My ds made friends with another child at nursery when he was 6 months old - he left that nursery at 2 but we have kept in touch in the intervening years, albeit maybe oinly every few months as they got older and busier. They stil love playing together even tho they are now at different schools

If you and the other parent are willing to make the effort then it can be done and is very rewarding for all.

I would definiitely have a chat with the other boy's parents and see what can be arranged.

edam · 27/06/2007 18:21

Your mum's right that they will both make new friends, but that doesn't mean it's not worth inviting Harvey over to play. I kept one friend from age three right through to adulthod even though we moved about 100 miles away. They may well drift apart, but no harm in a few playdates.

edam · 27/06/2007 18:22

(oh, and the big thing here is that your ds has learnt how to make and keep a friend - v. useful skill to have that will help him when he goes to school.)

SoupDragon · 27/06/2007 18:26

Within a year, DS1 could barely remember any of his nursery friends.

portonovo · 27/06/2007 21:02

Invite him over a few times by all means and see how it goes, but don't push it.
It might be that the friendship naturally continues, but it might also be that new routines, new friendships and just getting older mean the friendship wanes anyway.

We had this with several of my children's friends. For some we saw them sporadically for a few years (helped by the fact that I got on well with the mums), but things just naturally dwindled and it really wasn't a big deal.

Don't make a huge deal out of it or feel sad if they're not friends for ever, that really is just life. Tell your little boy Harvey can come to tea sometimes, but focus on how exciting his new school will be and make sure you invite those new friends and potential friends to tea!

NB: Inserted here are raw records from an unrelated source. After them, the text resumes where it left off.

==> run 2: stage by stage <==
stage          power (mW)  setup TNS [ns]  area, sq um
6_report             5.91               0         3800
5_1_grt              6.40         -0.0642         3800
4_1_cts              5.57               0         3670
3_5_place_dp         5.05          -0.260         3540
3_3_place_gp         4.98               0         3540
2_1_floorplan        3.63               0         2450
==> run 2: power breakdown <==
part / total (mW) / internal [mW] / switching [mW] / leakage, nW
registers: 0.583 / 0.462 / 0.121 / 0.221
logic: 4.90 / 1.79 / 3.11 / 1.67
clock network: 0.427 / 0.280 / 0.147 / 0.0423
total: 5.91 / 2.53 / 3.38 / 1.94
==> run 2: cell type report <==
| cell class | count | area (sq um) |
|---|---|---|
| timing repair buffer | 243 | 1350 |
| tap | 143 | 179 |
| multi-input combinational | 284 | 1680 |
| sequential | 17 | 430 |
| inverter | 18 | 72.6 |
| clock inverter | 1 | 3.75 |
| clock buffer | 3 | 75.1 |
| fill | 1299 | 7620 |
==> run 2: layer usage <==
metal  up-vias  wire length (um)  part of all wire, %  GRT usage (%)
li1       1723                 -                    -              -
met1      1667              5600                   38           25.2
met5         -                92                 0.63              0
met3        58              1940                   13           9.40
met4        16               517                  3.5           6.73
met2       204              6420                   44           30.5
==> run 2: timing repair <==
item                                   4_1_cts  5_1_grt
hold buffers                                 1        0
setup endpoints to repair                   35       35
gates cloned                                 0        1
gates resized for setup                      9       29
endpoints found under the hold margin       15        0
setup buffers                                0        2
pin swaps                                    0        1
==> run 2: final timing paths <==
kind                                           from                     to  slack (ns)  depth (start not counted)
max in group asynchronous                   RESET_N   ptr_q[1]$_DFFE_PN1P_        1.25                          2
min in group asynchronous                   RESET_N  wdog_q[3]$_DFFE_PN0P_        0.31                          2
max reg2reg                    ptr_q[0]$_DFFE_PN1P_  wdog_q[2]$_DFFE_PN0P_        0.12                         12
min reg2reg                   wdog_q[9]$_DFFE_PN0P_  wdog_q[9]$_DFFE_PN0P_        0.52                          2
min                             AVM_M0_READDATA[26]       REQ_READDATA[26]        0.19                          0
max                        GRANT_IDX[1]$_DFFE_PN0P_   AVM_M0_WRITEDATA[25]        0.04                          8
`src/rtl/write_back_stage.sv`:
```
// Write-back stage: forms the register-file write value, queues it in a DEPTH-entry
// buffer and drains it under valid/ready. Optional macro WB_FORWARD_EN adds a forwarding lookup.
module write_back_stage #(
    parameter int WIDTH      = 16,
    parameter int REG_ADDR_W = 3,
    parameter int DEPTH      = 2
) (
    input  logic                       clk,
    input  logic                       reset,
    input  logic                       flush,
    input  logic                       in_valid,
    output logic                       in_ready,
    input  logic [WIDTH-1:0]           ans_alu,
    input  logic [WIDTH-1:0]           ans_dm,
    input  logic                       sel_mem,
    input  logic [1:0]                 load_size,
    input  logic                       load_signed,
    input  logic [REG_ADDR_W-1:0]      rd_addr,
    input  logic                       rd_we,
    output logic                       wb_valid,
    input  logic                       rf_ready,
    output logic [WIDTH-1:0]           ans_wb,
    output logic [REG_ADDR_W-1:0]      wb_addr,
    output logic                       wb_we,
`ifdef WB_FORWARD_EN
    input  logic [REG_ADDR_W-1:0]      fwd_addr,
    output logic                       fwd_hit,
    output logic [WIDTH-1:0]           fwd_data,
`endif
    output logic [$clog2(DEPTH+1)-1:0] count
);

    localparam int PTR_W = $clog2(DEPTH);
    localparam int CNT_W = $clog2(DEPTH+1);

    logic [WIDTH-1:0]      data_q [DEPTH];
    logic [REG_ADDR_W-1:0] addr_q [DEPTH];
    logic [DEPTH-1:0]      we_q;

    logic [PTR_W-1:0] rd_ptr_q, rd_ptr_d;
    logic [PTR_W-1:0] wr_ptr_q, wr_ptr_d;
    logic [CNT_W-1:0] count_q, count_d;

    logic [WIDTH-1:0] byte_ext, half_ext, mem_data, wr_data;
    logic             wr_we;
    logic             enq, deq;

    // Sub-word extension: fill with the sign (or zero), then overlay the low bits.
    always_comb begin
        byte_ext       = {WIDTH{load_signed & ans_dm[7]}};
        byte_ext[7:0]  = ans_dm[7:0];
        half_ext       = {WIDTH{load_signed & ans_dm[15]}};
        half_ext[15:0] = ans_dm[15:0];
        case (load_size)
            2'b01:   mem_data = half_ext;
            2'b10:   mem_data = byte_ext;
            default: mem_data = ans_dm;
        endcase
        wr_data = sel_mem ? mem_data : ans_alu;
        // r0 is hard-wired; keep the entry for ordering but never write it.
        wr_we   = rd_we && (rd_addr != '0);
    end

    // Handshake: a transfer happens on a rising edge where valid and ready are both
    // high; ready never depends on valid in the same cycle, and the producer holds its
    // data while ready is low.
    assign in_ready = (count_q != CNT_W'(DEPTH));
    assign wb_valid = (count_q != '0);
    assign enq      = in_valid && in_ready;
    assign deq      = wb_valid && rf_ready;

    assign ans_wb  = wb_valid ? data_q[rd_ptr_q] : '0;
    assign wb_addr = wb_valid ? addr_q[rd_ptr_q] : '0;
    assign wb_we   = wb_valid && we_q[rd_ptr_q];
    assign count   = count_q;

    always_comb begin
        rd_ptr_d = rd_ptr_q;
        wr_ptr_d = wr_ptr_q;
        count_d  = count_q;
        if (enq) wr_ptr_d = wr_ptr_q + PTR_W'(1);
        if (deq) rd_ptr_d = rd_ptr_q + PTR_W'(1);
        case ({enq, deq})
            2'b10:   count_d = count_q + CNT_W'(1);
            2'b01:   count_d = count_q - CNT_W'(1);
            default: count_d = count_q;
        endcase
        // Flush drops everything in flight, including this cycle's transfers.
        if (flush) begin
            rd_ptr_d = '0;
            wr_ptr_d = '0;
            count_d  = '0;
        end
    end

    always_ff @(posedge clk) begin
        if (reset) begin
            rd_ptr_q <= '0;
            wr_ptr_q <= '0;
            count_q  <= '0;
        end else begin
            rd_ptr_q <= rd_ptr_d;
            wr_ptr_q <= wr_ptr_d;
            count_q  <= count_d;
        end
    end

    always_ff @(posedge clk) begin
        if (reset) begin
            we_q <= '0;
        end else if (enq && !flush) begin
            data_q[wr_ptr_q] <= wr_data;
            addr_q[wr_ptr_q] <= rd_addr;
            we_q[wr_ptr_q]   <= wr_we;
        end
    end

`ifdef WB_FORWARD_EN
    logic [PTR_W-1:0] fwd_idx;

    // Walk oldest to youngest so the last match (youngest) wins.
    always_comb begin
        fwd_hit  = 1'b0;
        fwd_data = '0;
        fwd_idx  = '0;
        for (int i = 0; i < DEPTH; i++) begin
            fwd_idx = rd_ptr_q + PTR_W'(i);
            if ((CNT_W'(i) < count_q) && we_q[fwd_idx] &&
                (addr_q[fwd_idx] == fwd_addr) && (fwd_addr != '0)) begin
                fwd_hit  = 1'b1;
                fwd_data = data_q[fwd_idx];
            end
        end
    end
`endif

endmodule

```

Lyrabelacqua · 27/06/2007 21:06

You are not being stupid. I had this same problem when DS moved from nursery to reception.
He'd made a friend (a girl) at nursery and they played almost exclusively together every day.
But then we decided not to apply for a reception place at that school but another one we liked better, while she stayed on.
They both want to keep the friendship going (they've both said they want to marry the other when they grow up ) and all it takes is a bit of effort on the part of the mums. They see each other at least once a week and are just as good friends as they always were but have each also made new friends in reception.
hth

akaJamiesMum · 29/06/2007 20:50

Thank you all for your replies. It is especially useful to be reminded that, of course, he has acquired a skill in making and keeping a friend at nursery so will be able to do the same at school.